Your task: Copy every line of the data that includes the string "network".

Stored data:

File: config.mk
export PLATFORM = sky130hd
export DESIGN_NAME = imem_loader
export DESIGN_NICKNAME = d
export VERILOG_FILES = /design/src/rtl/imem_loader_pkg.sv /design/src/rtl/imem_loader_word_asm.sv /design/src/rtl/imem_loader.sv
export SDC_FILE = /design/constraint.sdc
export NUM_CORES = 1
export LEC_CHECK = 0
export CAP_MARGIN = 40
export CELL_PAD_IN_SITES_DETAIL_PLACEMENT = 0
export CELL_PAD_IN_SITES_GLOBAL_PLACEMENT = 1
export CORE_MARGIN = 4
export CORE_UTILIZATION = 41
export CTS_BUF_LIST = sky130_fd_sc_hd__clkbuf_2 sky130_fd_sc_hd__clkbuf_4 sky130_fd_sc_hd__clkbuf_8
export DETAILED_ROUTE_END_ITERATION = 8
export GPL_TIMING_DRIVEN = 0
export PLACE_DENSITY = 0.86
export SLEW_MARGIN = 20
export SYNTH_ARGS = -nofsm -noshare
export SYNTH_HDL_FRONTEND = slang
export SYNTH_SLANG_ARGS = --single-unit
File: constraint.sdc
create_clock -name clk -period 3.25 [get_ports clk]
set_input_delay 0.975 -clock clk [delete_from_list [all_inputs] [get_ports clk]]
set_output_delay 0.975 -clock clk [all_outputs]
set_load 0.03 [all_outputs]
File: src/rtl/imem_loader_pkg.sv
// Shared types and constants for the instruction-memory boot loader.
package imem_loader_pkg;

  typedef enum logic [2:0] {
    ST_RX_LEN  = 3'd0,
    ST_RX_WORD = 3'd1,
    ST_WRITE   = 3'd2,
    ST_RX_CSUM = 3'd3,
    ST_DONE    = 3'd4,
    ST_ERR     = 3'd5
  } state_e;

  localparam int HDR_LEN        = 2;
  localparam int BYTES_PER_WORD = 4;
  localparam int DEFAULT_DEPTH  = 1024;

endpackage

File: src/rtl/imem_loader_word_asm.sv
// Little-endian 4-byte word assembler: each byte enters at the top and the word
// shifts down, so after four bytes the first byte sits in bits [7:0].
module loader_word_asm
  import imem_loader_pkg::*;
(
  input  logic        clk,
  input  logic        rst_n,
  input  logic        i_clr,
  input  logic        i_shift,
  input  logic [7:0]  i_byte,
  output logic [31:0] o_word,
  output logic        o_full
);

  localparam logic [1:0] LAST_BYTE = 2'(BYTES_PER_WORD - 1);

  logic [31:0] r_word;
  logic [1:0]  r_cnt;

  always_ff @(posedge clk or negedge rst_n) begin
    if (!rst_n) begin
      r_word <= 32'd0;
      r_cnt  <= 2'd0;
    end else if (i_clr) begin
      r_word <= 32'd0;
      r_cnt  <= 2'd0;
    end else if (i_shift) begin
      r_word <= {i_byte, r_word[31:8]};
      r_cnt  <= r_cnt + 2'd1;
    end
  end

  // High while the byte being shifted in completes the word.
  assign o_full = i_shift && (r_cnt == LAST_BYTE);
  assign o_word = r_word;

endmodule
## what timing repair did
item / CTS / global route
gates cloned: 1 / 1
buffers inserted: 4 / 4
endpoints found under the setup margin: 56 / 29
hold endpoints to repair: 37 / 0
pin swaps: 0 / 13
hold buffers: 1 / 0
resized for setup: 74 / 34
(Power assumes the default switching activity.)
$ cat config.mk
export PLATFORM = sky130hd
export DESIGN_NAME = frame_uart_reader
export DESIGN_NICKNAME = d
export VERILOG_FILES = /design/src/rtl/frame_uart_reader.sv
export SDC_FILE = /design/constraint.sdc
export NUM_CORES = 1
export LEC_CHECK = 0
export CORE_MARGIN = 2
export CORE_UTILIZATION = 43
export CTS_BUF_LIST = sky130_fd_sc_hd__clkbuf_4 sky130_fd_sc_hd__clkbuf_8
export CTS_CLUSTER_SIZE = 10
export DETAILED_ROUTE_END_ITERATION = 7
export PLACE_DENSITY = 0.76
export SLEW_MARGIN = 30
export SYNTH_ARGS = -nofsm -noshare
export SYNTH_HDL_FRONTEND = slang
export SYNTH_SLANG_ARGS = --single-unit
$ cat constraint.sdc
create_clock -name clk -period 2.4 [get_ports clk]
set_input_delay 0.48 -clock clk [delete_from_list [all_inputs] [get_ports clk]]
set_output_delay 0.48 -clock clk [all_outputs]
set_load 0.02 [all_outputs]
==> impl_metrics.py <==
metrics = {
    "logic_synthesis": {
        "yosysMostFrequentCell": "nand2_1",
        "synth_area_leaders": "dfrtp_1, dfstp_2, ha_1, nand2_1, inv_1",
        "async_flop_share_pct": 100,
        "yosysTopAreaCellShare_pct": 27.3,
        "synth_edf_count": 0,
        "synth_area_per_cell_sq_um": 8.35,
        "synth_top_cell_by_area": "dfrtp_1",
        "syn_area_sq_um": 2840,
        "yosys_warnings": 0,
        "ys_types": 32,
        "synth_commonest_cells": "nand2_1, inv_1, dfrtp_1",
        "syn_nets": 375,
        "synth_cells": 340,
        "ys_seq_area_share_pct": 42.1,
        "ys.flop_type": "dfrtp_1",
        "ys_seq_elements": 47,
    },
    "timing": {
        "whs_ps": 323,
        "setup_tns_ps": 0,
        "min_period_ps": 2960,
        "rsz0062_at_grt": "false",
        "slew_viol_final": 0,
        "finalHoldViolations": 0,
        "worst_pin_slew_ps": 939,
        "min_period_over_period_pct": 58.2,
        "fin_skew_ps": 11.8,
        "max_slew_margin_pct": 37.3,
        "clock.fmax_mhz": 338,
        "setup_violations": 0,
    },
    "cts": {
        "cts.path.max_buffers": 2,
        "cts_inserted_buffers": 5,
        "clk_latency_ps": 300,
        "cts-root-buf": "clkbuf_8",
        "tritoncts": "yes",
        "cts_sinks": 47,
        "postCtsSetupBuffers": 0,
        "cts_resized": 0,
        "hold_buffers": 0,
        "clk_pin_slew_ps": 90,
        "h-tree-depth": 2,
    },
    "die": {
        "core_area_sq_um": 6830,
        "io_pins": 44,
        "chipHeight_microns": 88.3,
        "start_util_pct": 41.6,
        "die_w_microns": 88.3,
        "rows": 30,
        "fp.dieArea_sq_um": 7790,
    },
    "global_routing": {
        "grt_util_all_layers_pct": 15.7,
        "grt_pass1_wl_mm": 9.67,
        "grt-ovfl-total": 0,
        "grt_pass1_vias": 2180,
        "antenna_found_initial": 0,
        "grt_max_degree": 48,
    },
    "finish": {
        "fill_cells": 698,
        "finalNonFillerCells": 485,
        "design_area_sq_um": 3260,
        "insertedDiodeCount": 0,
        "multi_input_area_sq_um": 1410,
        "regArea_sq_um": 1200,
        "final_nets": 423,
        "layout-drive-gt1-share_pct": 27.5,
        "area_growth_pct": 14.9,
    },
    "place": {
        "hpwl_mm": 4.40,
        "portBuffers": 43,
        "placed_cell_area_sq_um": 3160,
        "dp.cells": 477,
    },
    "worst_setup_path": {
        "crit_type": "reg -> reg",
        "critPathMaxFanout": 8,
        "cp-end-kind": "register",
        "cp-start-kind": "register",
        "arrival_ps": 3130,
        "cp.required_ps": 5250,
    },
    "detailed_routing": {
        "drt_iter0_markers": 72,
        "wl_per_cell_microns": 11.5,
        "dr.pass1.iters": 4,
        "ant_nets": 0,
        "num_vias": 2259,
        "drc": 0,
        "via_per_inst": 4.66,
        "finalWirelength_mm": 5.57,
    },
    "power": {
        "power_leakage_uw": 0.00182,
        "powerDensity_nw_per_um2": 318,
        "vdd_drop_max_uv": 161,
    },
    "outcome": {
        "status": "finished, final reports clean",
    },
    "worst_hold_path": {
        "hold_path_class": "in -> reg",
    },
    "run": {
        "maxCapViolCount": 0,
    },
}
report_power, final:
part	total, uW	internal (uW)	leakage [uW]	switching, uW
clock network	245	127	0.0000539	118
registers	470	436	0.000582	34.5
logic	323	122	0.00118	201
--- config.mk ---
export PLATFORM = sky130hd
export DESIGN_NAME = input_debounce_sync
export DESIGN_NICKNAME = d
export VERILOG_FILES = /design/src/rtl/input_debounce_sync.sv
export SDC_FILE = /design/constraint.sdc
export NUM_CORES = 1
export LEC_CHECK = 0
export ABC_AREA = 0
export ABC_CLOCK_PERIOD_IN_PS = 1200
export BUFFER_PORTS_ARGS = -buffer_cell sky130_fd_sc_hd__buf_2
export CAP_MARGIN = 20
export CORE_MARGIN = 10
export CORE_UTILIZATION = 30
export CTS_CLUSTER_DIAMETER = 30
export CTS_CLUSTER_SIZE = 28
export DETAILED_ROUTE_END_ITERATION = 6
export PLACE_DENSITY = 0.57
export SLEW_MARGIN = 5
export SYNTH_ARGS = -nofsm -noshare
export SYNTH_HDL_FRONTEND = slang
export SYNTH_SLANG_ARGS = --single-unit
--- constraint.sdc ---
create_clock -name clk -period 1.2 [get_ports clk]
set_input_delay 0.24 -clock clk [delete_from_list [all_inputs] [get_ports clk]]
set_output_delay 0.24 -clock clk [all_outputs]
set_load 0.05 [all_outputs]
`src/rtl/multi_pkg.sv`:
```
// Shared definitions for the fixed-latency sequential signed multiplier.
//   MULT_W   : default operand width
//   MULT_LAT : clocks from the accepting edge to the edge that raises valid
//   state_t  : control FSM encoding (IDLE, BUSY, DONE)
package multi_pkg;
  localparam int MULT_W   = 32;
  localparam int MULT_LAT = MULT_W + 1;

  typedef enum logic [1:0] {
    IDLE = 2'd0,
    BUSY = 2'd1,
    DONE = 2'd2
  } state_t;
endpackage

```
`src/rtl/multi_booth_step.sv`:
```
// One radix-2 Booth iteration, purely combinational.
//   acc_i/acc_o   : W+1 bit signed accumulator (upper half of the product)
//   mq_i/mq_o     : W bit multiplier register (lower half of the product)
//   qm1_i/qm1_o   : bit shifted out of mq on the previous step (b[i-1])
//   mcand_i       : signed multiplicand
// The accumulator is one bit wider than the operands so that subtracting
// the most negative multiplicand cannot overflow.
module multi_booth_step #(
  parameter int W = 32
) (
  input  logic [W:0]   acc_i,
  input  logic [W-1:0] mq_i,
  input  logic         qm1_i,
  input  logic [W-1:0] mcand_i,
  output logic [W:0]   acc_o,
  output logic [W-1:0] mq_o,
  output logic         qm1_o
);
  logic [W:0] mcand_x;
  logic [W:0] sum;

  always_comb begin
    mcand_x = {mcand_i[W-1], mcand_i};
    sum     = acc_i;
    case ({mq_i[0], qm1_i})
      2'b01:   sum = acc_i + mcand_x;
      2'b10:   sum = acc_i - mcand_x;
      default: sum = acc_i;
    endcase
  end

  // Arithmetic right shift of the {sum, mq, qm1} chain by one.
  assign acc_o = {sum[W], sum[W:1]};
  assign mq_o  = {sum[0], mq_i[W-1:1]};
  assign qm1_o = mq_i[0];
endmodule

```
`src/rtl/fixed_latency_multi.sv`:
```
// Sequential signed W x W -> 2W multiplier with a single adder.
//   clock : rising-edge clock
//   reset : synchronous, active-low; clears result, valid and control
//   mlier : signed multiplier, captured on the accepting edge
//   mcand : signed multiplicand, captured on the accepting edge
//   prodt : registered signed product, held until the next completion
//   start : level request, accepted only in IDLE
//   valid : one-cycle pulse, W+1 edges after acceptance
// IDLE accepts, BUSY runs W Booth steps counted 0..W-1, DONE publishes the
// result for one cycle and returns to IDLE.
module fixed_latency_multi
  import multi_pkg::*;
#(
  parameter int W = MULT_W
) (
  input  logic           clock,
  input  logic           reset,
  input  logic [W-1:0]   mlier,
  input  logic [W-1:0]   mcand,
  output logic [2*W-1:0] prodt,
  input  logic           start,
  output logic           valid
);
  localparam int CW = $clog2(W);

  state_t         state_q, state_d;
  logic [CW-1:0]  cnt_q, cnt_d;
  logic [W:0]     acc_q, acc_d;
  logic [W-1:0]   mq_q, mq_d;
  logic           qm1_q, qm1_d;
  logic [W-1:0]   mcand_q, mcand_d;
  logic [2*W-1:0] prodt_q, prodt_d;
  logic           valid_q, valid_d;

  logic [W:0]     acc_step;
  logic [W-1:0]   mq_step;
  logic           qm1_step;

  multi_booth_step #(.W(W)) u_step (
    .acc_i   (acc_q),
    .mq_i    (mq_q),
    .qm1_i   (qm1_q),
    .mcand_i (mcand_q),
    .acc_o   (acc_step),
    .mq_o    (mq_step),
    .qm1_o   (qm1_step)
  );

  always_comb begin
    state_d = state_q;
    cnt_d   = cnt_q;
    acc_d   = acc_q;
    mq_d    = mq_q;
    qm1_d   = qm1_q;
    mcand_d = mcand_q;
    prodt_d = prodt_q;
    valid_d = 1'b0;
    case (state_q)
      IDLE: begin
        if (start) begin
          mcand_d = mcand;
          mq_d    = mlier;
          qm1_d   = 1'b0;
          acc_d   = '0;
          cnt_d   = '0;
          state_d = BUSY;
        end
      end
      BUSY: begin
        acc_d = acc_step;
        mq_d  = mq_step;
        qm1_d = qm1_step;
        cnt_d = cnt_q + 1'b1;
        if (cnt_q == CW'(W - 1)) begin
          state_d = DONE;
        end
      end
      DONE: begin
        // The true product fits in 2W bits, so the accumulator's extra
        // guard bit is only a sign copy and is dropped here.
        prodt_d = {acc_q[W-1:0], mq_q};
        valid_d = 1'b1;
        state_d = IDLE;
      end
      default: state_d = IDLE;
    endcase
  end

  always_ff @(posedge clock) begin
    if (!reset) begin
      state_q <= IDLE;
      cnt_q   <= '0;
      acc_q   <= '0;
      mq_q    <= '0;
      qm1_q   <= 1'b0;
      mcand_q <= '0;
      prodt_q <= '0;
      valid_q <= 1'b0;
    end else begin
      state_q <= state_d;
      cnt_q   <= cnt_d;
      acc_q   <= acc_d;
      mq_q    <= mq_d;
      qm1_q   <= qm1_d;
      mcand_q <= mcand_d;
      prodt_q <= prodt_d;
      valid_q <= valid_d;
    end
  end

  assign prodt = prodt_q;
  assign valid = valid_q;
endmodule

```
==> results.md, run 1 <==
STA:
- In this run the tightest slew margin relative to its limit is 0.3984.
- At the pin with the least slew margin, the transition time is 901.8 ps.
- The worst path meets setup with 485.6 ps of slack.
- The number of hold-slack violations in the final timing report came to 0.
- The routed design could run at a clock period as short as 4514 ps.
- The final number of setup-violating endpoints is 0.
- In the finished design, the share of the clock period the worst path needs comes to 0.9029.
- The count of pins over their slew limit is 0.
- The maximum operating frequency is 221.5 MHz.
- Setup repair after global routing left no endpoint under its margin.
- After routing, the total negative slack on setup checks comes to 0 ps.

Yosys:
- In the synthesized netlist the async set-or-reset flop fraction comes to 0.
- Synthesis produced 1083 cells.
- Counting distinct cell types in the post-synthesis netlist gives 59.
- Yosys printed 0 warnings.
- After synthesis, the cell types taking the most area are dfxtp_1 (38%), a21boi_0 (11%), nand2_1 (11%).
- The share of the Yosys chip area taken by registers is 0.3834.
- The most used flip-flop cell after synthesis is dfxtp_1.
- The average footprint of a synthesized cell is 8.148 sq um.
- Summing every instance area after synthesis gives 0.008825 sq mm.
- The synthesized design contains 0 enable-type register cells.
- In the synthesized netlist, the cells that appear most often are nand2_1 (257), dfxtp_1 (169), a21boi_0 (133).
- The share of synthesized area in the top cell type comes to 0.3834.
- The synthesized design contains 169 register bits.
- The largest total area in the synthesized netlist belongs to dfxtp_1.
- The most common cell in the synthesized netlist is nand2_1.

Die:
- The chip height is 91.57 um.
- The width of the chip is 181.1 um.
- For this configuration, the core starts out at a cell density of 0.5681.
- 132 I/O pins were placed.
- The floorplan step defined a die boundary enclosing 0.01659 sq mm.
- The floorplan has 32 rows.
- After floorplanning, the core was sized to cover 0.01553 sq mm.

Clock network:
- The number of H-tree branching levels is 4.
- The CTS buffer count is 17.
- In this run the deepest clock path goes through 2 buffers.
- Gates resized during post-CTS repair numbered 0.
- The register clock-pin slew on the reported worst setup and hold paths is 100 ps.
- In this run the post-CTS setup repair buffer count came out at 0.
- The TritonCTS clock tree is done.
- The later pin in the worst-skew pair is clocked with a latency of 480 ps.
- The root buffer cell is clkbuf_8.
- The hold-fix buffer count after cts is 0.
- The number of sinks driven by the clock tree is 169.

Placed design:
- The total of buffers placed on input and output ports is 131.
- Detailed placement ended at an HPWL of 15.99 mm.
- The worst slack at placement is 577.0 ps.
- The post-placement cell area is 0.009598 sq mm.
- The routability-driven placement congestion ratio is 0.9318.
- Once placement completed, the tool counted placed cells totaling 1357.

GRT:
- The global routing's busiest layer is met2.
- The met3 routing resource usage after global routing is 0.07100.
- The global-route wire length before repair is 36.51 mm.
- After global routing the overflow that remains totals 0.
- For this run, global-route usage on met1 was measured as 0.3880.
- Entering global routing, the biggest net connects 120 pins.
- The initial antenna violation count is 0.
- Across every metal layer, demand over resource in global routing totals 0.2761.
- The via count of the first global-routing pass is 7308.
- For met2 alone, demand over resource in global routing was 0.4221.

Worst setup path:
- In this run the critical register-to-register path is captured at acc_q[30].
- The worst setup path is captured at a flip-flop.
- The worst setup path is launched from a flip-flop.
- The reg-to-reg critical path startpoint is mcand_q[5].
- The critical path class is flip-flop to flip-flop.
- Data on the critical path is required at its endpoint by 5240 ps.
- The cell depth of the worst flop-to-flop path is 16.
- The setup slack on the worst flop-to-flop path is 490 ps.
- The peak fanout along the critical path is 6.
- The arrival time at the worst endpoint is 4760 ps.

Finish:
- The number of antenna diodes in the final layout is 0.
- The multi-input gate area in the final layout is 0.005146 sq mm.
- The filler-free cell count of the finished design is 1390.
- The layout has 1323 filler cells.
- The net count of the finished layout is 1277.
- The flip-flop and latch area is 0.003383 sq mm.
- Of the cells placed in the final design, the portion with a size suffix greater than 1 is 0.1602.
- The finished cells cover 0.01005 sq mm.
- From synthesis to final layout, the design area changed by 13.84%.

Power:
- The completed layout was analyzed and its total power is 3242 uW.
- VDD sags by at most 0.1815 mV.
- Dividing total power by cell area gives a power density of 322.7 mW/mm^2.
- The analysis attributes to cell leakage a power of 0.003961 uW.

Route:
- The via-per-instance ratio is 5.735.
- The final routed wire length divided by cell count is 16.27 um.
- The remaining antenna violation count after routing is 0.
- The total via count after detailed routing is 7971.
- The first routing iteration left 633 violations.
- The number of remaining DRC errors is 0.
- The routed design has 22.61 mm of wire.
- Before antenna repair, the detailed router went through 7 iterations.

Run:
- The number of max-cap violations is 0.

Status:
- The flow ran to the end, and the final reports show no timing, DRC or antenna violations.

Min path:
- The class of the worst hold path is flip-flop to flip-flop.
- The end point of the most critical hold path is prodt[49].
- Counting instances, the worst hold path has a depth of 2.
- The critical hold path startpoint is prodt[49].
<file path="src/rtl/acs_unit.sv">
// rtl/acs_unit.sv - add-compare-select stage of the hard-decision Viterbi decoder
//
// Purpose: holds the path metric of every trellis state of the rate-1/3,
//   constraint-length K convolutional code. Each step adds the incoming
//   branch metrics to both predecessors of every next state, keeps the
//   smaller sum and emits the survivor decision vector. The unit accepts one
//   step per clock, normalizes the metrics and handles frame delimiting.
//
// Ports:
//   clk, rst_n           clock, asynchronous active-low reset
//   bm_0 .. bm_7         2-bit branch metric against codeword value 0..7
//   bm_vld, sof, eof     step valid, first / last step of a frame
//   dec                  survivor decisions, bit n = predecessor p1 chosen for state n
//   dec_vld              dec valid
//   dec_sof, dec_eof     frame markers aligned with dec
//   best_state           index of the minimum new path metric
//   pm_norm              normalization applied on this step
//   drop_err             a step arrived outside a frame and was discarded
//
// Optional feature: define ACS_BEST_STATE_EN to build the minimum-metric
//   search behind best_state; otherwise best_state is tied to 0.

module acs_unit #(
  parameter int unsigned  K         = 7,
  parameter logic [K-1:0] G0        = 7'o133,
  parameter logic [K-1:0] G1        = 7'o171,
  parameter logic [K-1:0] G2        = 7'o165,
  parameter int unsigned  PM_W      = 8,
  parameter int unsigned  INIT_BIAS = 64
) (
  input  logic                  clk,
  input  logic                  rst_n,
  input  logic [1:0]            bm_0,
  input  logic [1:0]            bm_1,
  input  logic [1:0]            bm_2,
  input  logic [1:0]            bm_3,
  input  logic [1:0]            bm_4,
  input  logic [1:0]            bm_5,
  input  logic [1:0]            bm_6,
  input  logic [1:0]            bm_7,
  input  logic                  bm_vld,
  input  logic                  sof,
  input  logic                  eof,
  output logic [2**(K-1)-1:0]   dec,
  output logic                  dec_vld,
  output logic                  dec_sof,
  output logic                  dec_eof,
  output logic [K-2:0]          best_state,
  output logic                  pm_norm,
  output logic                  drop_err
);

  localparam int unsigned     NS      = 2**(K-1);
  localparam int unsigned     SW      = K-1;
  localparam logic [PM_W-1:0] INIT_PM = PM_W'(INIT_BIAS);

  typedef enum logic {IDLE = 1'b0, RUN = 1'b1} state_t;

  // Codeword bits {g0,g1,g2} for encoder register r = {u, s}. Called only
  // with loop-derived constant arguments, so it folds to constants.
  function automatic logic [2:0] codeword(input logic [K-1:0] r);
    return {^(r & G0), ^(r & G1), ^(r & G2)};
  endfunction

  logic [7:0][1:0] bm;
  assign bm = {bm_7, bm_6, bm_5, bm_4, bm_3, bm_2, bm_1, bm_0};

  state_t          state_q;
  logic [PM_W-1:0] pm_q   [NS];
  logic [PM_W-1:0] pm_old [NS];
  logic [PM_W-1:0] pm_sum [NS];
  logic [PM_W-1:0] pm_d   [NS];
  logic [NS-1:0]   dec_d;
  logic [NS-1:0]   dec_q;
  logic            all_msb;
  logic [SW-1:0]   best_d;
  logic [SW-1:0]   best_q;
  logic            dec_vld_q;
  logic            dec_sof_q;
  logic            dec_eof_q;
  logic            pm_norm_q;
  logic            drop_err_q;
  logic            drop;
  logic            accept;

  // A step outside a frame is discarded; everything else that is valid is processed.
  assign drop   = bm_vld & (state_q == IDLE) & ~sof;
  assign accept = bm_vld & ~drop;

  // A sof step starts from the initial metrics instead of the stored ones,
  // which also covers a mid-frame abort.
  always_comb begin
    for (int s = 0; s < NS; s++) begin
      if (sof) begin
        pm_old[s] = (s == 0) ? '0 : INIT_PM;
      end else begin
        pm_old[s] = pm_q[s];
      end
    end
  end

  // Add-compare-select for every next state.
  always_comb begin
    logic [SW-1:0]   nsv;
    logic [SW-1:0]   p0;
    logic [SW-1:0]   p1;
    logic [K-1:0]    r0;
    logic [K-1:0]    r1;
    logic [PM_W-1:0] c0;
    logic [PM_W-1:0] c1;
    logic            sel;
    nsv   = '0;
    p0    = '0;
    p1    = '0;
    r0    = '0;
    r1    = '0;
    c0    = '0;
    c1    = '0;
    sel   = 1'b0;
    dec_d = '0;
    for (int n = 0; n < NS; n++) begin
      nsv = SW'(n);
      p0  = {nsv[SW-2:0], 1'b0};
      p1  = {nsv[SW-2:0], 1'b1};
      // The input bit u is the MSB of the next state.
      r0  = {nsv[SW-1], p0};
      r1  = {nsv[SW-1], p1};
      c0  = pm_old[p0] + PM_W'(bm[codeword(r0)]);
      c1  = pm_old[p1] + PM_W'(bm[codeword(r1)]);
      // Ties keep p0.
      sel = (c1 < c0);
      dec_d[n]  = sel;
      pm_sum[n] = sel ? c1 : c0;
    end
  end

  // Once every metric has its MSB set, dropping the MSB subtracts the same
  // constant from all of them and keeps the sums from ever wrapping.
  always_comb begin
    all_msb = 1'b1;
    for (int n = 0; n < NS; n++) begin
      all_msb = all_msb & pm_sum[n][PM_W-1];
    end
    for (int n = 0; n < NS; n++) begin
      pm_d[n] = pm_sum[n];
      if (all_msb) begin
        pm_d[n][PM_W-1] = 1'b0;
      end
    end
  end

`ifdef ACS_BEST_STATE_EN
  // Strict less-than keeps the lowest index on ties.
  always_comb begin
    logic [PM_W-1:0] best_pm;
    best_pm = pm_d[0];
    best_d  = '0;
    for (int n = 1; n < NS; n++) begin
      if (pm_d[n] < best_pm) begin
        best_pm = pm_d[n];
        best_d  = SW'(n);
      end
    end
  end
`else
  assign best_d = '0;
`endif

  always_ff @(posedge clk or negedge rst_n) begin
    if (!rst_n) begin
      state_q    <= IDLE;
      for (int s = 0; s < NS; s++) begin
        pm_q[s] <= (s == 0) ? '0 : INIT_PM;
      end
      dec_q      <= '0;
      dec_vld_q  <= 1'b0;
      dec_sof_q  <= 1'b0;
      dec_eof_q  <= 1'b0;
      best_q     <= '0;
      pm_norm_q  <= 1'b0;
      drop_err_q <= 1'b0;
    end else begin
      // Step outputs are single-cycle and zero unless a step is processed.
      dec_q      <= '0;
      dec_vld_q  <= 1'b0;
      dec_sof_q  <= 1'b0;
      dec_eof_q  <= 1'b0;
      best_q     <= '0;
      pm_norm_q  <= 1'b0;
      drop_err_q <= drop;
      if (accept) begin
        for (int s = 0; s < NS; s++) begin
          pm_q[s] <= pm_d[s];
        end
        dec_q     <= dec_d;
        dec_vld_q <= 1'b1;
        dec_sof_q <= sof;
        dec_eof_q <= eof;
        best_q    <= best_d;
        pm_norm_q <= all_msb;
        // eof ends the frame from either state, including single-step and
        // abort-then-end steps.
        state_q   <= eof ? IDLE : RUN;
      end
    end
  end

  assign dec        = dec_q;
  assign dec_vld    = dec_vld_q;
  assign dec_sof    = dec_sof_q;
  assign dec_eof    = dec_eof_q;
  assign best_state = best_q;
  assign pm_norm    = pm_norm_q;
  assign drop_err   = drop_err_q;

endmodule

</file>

Solved problem:
clock network	245	127	0.0000539	118
Clock network:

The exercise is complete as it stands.